Look below for the line containing "-- per-stage QoR"; from there through the line containing "after global routing", both lines included, please set down each line exactly and nothing else.
______________________________
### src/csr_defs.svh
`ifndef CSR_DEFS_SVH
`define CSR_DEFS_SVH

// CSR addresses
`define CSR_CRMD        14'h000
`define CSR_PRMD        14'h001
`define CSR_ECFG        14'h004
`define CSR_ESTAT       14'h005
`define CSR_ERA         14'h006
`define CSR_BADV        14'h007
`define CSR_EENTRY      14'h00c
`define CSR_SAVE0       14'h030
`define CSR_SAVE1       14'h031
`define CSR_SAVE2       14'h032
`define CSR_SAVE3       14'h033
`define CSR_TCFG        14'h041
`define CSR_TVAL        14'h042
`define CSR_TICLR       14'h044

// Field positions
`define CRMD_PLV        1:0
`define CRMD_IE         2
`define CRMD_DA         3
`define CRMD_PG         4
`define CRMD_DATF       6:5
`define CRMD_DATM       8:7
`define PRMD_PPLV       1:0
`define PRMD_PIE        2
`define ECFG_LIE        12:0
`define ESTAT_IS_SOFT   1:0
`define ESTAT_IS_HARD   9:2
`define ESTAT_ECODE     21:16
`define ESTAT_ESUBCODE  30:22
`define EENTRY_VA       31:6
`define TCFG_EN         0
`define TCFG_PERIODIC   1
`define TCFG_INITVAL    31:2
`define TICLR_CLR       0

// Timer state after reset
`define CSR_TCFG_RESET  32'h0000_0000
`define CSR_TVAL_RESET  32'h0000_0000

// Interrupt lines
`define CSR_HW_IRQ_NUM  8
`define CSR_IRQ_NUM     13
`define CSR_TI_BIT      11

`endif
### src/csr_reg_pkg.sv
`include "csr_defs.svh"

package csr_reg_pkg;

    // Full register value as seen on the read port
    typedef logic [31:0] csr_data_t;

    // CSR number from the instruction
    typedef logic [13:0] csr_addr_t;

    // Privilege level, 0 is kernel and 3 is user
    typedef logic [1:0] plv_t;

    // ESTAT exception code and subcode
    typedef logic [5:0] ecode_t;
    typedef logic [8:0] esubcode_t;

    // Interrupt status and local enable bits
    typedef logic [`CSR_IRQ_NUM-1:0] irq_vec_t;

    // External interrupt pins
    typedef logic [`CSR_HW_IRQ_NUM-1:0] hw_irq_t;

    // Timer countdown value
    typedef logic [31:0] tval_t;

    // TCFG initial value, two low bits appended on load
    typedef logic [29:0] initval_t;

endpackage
______________________________
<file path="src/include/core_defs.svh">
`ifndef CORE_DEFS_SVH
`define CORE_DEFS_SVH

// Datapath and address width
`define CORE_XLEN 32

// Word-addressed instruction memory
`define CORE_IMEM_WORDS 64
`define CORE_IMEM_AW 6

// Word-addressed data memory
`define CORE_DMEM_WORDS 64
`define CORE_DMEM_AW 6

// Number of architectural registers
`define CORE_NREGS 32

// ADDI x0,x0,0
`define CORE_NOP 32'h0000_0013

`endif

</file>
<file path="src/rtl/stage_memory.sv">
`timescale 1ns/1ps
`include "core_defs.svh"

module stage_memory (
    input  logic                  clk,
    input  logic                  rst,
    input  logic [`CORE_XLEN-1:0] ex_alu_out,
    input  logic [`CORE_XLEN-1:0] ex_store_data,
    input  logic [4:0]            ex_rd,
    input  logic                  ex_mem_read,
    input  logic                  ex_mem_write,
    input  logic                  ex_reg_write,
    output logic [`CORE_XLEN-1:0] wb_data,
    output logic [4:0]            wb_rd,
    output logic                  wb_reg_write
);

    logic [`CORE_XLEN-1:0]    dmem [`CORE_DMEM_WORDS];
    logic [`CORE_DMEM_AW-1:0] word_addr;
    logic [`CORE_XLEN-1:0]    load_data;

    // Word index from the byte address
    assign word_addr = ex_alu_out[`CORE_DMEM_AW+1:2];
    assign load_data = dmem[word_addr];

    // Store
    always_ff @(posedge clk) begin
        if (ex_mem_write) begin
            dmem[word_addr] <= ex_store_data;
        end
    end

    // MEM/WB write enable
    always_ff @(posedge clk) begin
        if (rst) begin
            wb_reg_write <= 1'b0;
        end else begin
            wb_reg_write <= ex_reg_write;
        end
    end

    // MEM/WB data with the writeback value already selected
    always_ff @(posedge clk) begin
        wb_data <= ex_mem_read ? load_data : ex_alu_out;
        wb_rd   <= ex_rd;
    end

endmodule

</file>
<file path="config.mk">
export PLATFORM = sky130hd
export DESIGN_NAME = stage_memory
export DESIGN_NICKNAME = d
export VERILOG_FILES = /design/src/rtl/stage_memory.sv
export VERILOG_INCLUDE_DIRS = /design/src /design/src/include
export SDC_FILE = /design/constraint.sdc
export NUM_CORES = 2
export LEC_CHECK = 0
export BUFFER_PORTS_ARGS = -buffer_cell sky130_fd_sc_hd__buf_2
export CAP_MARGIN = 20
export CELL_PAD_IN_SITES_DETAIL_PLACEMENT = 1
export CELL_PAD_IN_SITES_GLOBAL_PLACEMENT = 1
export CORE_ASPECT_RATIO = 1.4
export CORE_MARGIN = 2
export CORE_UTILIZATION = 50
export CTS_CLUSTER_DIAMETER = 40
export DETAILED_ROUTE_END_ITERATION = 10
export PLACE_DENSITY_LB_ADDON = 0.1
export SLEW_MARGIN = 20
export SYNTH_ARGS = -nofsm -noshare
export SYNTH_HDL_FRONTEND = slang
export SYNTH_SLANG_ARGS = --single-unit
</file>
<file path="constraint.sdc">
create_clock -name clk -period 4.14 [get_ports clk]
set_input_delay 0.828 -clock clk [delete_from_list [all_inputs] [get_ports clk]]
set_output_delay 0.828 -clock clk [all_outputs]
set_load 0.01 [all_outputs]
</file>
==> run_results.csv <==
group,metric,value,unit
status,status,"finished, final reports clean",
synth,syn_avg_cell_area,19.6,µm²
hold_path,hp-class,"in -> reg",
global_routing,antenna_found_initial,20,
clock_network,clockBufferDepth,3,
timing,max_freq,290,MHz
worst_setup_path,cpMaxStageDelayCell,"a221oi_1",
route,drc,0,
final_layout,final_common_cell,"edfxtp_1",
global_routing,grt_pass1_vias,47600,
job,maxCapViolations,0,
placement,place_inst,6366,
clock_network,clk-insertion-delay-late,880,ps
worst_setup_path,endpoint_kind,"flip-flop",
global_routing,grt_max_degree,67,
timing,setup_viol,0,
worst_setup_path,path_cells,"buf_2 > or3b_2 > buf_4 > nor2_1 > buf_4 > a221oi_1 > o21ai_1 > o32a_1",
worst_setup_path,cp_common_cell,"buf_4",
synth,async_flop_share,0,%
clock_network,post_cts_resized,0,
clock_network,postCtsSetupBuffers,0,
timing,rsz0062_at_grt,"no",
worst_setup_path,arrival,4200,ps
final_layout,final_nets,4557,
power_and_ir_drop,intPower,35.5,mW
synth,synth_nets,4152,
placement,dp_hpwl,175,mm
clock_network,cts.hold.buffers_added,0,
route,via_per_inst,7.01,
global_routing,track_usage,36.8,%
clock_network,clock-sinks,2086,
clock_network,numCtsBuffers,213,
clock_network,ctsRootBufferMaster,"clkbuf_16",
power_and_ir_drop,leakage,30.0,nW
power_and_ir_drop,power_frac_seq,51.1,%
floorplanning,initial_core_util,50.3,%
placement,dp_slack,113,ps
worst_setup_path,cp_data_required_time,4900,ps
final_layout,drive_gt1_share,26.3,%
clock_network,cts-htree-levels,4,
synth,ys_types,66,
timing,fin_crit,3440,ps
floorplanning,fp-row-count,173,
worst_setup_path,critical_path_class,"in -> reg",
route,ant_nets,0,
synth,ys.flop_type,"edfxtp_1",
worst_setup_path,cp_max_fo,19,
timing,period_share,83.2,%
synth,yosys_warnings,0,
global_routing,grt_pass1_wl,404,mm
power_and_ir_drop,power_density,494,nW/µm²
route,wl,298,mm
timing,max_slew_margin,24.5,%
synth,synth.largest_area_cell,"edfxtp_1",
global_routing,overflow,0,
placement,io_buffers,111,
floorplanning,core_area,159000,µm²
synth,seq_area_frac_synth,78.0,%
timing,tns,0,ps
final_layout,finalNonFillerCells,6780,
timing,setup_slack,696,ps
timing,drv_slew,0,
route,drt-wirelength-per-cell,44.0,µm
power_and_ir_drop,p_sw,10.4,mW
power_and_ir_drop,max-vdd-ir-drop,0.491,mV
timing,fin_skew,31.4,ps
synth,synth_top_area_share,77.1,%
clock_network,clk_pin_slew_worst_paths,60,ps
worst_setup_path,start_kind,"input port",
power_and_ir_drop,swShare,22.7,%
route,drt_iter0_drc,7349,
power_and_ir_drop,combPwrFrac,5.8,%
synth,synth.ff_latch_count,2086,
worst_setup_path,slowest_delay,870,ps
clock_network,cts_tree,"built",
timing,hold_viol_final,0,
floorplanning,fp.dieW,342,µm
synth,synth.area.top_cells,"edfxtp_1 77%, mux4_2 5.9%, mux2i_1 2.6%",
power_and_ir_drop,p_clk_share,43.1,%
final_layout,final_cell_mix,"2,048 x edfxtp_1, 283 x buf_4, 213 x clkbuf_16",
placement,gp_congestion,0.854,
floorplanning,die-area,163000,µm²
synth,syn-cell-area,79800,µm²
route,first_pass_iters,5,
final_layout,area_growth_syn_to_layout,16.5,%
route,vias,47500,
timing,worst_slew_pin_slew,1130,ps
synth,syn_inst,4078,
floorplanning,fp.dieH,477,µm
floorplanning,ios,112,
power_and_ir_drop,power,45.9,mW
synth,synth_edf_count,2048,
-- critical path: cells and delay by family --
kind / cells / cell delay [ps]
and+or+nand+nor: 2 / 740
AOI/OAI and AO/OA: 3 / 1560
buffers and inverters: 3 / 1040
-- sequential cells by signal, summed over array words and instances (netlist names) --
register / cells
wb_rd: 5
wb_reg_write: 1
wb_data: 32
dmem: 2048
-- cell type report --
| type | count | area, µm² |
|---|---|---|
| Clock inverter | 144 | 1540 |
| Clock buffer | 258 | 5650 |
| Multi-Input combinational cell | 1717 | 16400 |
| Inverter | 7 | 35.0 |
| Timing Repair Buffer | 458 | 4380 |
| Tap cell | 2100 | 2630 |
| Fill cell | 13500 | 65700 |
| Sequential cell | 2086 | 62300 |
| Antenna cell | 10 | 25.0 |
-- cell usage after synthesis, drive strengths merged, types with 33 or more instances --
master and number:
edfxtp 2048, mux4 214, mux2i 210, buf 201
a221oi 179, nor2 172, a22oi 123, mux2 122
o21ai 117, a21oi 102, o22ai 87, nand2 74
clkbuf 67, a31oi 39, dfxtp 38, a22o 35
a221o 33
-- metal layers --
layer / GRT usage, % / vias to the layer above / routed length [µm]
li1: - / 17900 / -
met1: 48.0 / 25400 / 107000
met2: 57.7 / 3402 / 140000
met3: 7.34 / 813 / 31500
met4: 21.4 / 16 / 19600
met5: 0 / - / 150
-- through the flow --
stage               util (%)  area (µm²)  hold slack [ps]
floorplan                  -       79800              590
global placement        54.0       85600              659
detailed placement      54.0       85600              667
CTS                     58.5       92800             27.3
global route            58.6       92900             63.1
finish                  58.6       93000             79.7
______________________________
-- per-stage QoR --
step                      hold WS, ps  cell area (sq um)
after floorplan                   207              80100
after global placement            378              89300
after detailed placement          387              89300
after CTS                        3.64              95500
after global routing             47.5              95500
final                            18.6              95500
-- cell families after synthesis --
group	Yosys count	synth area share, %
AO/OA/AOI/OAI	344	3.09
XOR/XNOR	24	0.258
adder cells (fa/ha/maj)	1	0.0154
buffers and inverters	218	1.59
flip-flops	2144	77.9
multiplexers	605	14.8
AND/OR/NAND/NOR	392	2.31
______________________________
*Result*.
-- per-stage QoR --
step                      hold WS, ps  cell area (sq um)
after floorplan                   207              80100
after global placement            378              89300
after detailed placement          387              89300
after CTS                        3.64              95500
after global routing             47.5              95500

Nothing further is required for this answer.